PROBLEM TO SOLVE:
Find the string "worst" in the material. Copy every line that has it.
'''
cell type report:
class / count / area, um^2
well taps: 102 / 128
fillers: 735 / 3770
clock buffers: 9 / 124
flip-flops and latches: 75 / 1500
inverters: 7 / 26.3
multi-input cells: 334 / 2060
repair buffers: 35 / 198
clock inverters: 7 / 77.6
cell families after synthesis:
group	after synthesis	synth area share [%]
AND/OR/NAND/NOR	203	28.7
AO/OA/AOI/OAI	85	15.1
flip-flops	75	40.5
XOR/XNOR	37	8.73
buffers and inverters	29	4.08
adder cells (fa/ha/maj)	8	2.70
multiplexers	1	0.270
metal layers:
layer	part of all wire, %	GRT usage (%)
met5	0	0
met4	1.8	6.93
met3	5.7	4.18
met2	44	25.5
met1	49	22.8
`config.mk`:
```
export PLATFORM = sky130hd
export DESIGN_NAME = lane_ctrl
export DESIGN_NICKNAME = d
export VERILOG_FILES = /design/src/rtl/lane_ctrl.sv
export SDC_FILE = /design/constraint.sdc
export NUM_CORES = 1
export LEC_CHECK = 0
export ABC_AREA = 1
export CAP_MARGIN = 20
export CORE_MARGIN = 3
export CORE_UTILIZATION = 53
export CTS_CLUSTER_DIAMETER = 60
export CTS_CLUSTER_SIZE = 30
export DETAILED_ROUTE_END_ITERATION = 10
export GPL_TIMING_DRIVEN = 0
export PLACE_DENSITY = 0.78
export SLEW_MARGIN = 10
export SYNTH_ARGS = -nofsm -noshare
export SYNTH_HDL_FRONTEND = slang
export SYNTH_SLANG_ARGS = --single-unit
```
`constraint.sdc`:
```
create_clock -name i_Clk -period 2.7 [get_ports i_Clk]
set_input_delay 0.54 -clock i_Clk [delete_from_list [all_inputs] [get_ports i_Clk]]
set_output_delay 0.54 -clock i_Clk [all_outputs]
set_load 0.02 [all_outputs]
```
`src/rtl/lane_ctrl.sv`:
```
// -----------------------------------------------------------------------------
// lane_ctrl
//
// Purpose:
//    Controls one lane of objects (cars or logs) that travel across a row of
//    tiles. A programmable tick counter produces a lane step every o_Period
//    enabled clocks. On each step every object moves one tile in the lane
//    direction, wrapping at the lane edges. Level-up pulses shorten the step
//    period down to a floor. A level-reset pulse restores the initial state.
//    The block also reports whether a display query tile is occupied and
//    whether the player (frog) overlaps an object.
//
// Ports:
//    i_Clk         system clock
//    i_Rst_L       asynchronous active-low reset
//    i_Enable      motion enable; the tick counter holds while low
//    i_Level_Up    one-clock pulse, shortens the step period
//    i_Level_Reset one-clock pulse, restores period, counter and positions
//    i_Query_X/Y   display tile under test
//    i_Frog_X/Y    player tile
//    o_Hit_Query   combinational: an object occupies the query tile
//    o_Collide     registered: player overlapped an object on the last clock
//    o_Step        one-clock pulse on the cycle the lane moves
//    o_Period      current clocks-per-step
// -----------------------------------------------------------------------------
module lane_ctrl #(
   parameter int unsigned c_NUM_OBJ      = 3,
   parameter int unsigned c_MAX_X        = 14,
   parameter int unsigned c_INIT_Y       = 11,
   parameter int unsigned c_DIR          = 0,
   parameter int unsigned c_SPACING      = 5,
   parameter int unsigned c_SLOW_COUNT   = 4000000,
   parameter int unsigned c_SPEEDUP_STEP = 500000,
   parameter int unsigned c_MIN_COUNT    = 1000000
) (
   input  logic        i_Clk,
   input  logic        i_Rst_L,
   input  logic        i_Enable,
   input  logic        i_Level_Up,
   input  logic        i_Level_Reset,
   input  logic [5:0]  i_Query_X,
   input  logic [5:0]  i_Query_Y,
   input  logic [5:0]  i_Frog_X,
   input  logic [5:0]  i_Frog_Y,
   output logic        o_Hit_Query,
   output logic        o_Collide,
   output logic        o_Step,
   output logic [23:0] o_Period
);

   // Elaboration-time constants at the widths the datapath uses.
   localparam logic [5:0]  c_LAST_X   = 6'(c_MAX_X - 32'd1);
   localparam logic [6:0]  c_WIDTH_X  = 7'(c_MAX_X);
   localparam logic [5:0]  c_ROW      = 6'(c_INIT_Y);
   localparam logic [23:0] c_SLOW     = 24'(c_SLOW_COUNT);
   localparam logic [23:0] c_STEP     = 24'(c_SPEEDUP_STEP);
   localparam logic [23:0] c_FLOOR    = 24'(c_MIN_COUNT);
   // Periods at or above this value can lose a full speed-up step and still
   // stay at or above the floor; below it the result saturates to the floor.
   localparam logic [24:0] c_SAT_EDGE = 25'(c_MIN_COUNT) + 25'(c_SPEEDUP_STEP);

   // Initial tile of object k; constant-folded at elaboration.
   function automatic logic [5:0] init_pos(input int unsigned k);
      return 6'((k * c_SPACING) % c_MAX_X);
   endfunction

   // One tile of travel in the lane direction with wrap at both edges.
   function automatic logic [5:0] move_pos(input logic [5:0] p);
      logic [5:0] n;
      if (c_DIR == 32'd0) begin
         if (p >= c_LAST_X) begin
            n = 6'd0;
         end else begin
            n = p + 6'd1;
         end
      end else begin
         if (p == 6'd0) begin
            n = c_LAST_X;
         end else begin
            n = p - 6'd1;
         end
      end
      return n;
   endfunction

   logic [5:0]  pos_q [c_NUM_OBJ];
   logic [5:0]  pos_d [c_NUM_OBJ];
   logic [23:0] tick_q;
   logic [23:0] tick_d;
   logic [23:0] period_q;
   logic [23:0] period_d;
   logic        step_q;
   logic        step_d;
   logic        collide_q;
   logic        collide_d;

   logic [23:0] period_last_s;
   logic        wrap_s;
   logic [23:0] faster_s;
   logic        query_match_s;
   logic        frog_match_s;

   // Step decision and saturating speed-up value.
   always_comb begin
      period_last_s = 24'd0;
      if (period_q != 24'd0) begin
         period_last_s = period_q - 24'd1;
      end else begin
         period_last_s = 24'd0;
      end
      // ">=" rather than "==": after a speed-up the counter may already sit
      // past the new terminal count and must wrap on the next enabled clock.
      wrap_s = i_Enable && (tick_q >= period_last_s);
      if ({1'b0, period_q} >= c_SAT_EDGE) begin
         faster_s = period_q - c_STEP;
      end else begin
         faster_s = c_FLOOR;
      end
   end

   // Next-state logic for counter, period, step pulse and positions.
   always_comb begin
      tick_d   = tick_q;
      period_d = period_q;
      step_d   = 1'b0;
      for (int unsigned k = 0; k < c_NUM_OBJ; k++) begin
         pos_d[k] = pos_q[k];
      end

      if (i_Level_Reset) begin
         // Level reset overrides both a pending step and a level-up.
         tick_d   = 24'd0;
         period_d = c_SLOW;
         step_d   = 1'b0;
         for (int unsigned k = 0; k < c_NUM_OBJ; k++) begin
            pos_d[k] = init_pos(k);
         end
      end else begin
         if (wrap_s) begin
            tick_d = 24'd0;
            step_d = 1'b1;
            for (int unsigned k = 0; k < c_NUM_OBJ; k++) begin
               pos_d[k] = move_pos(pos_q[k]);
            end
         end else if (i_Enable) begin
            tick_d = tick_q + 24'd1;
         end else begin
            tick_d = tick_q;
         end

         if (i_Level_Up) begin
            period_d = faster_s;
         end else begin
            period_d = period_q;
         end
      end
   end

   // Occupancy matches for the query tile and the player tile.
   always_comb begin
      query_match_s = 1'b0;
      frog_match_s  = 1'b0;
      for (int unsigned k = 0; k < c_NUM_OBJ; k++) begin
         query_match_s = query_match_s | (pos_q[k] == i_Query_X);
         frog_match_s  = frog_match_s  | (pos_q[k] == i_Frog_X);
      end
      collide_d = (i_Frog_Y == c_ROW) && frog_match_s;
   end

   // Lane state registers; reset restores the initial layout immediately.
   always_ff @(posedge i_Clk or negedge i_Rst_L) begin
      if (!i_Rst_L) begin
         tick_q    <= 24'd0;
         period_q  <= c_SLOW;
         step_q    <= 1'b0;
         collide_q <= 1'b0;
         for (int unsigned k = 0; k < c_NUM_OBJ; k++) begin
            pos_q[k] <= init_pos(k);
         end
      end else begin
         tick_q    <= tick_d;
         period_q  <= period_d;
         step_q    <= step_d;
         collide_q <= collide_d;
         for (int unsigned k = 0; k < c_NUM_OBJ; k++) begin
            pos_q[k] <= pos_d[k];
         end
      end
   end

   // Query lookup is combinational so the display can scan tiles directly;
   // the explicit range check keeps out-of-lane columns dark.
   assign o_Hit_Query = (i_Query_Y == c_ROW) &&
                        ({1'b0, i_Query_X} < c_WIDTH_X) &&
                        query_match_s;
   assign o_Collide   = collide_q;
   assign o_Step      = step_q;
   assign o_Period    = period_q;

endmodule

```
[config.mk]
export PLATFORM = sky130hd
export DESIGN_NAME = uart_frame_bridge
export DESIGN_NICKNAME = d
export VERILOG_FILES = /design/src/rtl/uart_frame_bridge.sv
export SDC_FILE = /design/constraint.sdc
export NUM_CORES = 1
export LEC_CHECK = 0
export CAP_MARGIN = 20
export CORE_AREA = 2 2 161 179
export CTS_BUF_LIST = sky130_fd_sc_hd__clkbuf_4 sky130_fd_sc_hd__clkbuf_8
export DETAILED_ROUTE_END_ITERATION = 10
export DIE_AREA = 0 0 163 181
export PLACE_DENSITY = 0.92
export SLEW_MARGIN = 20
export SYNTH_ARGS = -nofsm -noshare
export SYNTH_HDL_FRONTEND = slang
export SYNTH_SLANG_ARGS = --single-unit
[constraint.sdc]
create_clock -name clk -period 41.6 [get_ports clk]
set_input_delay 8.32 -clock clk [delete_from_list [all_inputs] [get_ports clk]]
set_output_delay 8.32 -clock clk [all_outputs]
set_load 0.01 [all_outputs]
'''
'''
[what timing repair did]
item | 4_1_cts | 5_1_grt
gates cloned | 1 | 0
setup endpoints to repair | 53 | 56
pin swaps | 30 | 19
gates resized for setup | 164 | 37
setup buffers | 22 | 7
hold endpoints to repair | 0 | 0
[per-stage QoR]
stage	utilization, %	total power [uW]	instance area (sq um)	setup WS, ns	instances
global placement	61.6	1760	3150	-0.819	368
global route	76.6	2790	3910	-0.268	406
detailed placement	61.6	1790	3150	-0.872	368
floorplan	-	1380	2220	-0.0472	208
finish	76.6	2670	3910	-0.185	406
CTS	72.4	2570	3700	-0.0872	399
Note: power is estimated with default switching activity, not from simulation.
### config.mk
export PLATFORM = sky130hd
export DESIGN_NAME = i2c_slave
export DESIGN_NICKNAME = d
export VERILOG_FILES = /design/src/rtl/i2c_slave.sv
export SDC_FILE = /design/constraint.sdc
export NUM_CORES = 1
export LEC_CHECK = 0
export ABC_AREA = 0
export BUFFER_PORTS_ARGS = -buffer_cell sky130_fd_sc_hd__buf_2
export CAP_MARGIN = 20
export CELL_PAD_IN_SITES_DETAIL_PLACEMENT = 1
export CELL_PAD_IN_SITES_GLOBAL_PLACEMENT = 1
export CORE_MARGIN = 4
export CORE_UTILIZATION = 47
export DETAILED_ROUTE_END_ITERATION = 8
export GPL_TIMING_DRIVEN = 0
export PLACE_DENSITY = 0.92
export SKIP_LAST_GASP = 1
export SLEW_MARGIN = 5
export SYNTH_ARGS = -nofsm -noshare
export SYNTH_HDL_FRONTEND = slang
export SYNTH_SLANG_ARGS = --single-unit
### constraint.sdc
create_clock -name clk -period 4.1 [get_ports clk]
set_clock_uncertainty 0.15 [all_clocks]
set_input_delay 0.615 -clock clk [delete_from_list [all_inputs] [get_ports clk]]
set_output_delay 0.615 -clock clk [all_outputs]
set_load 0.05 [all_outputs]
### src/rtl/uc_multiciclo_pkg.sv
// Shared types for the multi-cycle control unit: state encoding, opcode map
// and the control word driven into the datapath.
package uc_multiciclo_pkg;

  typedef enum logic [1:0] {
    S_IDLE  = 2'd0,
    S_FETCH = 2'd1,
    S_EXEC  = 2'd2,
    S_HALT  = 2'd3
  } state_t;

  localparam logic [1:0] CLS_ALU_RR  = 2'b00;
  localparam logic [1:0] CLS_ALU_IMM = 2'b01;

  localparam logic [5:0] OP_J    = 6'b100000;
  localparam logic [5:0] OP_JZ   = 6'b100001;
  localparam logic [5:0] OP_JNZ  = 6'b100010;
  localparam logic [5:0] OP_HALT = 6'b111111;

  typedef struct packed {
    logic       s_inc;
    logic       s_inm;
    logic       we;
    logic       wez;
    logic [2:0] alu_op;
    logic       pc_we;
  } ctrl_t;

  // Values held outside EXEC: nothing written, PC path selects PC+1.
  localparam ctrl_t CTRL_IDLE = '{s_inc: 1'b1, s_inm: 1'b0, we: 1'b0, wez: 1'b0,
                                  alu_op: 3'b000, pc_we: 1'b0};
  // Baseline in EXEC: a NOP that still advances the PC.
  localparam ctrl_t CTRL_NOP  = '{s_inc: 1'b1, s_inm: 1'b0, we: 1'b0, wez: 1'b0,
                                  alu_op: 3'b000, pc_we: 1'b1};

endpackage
'''
'''
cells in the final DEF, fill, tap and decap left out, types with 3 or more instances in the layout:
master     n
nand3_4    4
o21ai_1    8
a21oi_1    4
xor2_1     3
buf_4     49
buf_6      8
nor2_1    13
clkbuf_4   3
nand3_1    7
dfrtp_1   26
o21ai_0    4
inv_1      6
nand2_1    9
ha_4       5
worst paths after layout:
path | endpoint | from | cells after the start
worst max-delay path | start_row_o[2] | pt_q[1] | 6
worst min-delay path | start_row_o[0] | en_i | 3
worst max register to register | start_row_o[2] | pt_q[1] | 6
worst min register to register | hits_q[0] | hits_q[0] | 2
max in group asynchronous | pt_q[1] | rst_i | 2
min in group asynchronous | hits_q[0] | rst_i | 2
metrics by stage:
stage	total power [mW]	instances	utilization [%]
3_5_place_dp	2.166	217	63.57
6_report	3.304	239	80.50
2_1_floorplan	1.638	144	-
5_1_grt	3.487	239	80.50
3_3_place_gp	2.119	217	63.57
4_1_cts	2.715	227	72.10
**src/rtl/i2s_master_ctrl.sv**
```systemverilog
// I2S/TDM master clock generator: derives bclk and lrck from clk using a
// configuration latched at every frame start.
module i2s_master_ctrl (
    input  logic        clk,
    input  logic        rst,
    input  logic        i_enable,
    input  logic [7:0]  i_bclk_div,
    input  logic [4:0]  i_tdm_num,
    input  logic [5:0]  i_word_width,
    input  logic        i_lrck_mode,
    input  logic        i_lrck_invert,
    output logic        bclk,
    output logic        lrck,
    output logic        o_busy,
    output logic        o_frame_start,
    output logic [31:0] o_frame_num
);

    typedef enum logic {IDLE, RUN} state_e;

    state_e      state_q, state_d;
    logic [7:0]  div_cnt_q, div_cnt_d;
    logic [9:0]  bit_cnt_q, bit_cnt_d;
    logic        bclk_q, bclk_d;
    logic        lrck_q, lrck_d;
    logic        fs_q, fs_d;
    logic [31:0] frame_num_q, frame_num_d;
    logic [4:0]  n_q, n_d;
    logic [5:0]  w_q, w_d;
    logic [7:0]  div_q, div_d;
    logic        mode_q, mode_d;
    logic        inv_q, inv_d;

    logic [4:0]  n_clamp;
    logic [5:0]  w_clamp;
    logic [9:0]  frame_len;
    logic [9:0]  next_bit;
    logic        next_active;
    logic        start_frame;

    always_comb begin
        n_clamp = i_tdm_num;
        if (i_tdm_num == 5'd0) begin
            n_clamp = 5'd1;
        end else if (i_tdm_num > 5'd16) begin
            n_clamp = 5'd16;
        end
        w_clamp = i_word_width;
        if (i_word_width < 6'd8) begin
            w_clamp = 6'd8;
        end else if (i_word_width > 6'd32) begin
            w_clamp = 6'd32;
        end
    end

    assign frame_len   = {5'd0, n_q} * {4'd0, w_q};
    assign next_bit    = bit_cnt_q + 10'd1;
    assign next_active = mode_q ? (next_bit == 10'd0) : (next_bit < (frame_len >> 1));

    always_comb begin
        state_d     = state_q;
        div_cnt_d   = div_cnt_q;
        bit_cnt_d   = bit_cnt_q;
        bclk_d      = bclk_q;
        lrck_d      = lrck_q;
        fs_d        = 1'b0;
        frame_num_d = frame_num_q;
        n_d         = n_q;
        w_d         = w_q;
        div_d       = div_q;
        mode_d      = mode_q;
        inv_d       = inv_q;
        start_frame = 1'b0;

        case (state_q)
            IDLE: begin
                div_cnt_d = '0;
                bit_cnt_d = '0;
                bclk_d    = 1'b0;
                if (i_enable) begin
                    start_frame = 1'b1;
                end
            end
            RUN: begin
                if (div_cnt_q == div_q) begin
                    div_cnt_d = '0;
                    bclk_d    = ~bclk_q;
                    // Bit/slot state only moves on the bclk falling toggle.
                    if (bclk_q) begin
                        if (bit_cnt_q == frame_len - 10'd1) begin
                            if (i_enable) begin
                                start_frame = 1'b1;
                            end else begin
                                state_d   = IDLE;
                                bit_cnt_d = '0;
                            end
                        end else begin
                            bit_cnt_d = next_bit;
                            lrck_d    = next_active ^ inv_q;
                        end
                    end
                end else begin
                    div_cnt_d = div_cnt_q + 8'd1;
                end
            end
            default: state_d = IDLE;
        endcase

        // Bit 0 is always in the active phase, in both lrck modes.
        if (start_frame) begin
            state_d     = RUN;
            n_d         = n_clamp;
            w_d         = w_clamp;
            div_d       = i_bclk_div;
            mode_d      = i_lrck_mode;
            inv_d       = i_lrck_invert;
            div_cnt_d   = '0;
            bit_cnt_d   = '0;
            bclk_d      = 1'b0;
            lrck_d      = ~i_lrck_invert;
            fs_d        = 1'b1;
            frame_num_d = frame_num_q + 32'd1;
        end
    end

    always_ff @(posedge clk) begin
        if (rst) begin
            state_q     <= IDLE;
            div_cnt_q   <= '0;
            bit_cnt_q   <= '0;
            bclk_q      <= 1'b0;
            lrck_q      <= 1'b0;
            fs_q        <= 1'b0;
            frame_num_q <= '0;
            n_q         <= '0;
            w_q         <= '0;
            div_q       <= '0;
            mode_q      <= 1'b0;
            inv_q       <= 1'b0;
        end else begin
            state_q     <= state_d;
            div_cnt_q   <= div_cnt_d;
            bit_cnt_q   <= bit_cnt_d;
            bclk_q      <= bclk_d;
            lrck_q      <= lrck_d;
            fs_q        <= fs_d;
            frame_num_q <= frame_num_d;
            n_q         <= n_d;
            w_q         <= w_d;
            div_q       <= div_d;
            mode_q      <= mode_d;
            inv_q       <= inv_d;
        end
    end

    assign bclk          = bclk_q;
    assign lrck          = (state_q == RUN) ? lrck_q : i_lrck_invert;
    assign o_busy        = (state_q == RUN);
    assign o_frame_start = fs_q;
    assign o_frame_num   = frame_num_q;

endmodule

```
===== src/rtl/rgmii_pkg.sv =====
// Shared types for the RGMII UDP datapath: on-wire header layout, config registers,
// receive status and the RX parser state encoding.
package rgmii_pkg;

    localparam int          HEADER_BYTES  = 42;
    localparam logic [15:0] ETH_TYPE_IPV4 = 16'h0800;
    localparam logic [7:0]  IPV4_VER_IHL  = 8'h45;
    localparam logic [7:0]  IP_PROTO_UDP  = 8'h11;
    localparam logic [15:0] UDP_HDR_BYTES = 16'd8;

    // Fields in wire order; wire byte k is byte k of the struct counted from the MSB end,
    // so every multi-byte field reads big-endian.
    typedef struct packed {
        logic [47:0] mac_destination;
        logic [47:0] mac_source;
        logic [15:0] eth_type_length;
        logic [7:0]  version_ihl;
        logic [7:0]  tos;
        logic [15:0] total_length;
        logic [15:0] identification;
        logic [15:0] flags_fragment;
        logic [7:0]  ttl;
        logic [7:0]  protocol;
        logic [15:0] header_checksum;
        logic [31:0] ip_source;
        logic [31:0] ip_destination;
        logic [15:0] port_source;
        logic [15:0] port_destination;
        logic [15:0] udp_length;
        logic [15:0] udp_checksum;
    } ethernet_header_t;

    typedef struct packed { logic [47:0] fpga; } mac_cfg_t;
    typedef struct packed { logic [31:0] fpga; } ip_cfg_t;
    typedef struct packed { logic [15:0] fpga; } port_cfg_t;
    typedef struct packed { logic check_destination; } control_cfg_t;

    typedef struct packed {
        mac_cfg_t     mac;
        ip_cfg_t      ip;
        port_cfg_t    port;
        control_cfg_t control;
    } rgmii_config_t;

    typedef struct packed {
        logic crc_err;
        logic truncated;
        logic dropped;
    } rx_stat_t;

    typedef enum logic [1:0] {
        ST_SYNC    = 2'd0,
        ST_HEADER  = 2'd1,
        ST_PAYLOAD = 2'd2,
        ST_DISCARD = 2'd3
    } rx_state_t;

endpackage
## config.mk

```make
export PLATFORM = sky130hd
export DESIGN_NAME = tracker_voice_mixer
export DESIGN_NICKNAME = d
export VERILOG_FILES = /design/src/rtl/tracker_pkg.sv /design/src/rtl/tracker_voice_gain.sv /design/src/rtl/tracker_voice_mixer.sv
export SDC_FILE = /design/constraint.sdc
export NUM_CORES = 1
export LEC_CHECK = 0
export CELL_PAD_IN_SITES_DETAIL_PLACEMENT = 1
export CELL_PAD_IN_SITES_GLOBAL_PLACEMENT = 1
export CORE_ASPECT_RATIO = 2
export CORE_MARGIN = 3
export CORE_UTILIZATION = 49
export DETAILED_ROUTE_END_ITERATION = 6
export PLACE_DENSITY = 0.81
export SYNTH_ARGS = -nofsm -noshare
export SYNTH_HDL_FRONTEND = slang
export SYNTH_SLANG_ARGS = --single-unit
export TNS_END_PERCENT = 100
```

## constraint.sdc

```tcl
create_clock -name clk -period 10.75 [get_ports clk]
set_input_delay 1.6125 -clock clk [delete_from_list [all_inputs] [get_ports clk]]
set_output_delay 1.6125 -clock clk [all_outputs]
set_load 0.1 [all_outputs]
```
'''
WRITTEN REPLY:
worst paths after layout:
worst max-delay path | start_row_o[2] | pt_q[1] | 6
worst min-delay path | start_row_o[0] | en_i | 3
worst max register to register | start_row_o[2] | pt_q[1] | 6
worst min register to register | hits_q[0] | hits_q[0] | 2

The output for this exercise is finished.